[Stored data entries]
+ + + + +

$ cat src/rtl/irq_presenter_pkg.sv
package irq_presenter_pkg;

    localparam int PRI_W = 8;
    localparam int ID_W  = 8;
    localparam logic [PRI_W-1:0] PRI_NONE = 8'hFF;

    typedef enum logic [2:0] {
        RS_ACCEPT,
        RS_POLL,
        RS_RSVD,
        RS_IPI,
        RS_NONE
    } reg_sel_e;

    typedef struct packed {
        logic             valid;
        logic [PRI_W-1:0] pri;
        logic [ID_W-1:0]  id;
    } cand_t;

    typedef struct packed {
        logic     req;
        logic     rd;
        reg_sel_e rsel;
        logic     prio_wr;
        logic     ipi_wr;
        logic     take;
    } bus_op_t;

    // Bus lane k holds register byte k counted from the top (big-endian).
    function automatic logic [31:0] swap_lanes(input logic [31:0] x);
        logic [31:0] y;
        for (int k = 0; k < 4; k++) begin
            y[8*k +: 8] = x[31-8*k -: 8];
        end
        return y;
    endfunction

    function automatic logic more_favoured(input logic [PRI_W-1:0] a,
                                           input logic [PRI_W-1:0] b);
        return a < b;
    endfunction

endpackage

+ + + + +

**ACTIVITY**
Every entry in the data should be returned exactly.

**RESPONSE BOX**
$ cat src/rtl/irq_presenter_pkg.sv
package irq_presenter_pkg;

    localparam int PRI_W = 8;
    localparam int ID_W  = 8;
    localparam logic [PRI_W-1:0] PRI_NONE = 8'hFF;

    typedef enum logic [2:0] {
        RS_ACCEPT,
        RS_POLL,
        RS_RSVD,
        RS_IPI,
        RS_NONE
    } reg_sel_e;

    typedef struct packed {
        logic             valid;
        logic [PRI_W-1:0] pri;
        logic [ID_W-1:0]  id;
    } cand_t;

    typedef struct packed {
        logic     req;
        logic     rd;
        reg_sel_e rsel;
        logic     prio_wr;
        logic     ipi_wr;
        logic     take;
    } bus_op_t;

    // Bus lane k holds register byte k counted from the top (big-endian).
    function automatic logic [31:0] swap_lanes(input logic [31:0] x);
        logic [31:0] y;
        for (int k = 0; k < 4; k++) begin
            y[8*k +: 8] = x[31-8*k -: 8];
        end
        return y;
    endfunction

    function automatic logic more_favoured(input logic [PRI_W-1:0] a,
                                           input logic [PRI_W-1:0] b);
        return a < b;
    endfunction

endpackage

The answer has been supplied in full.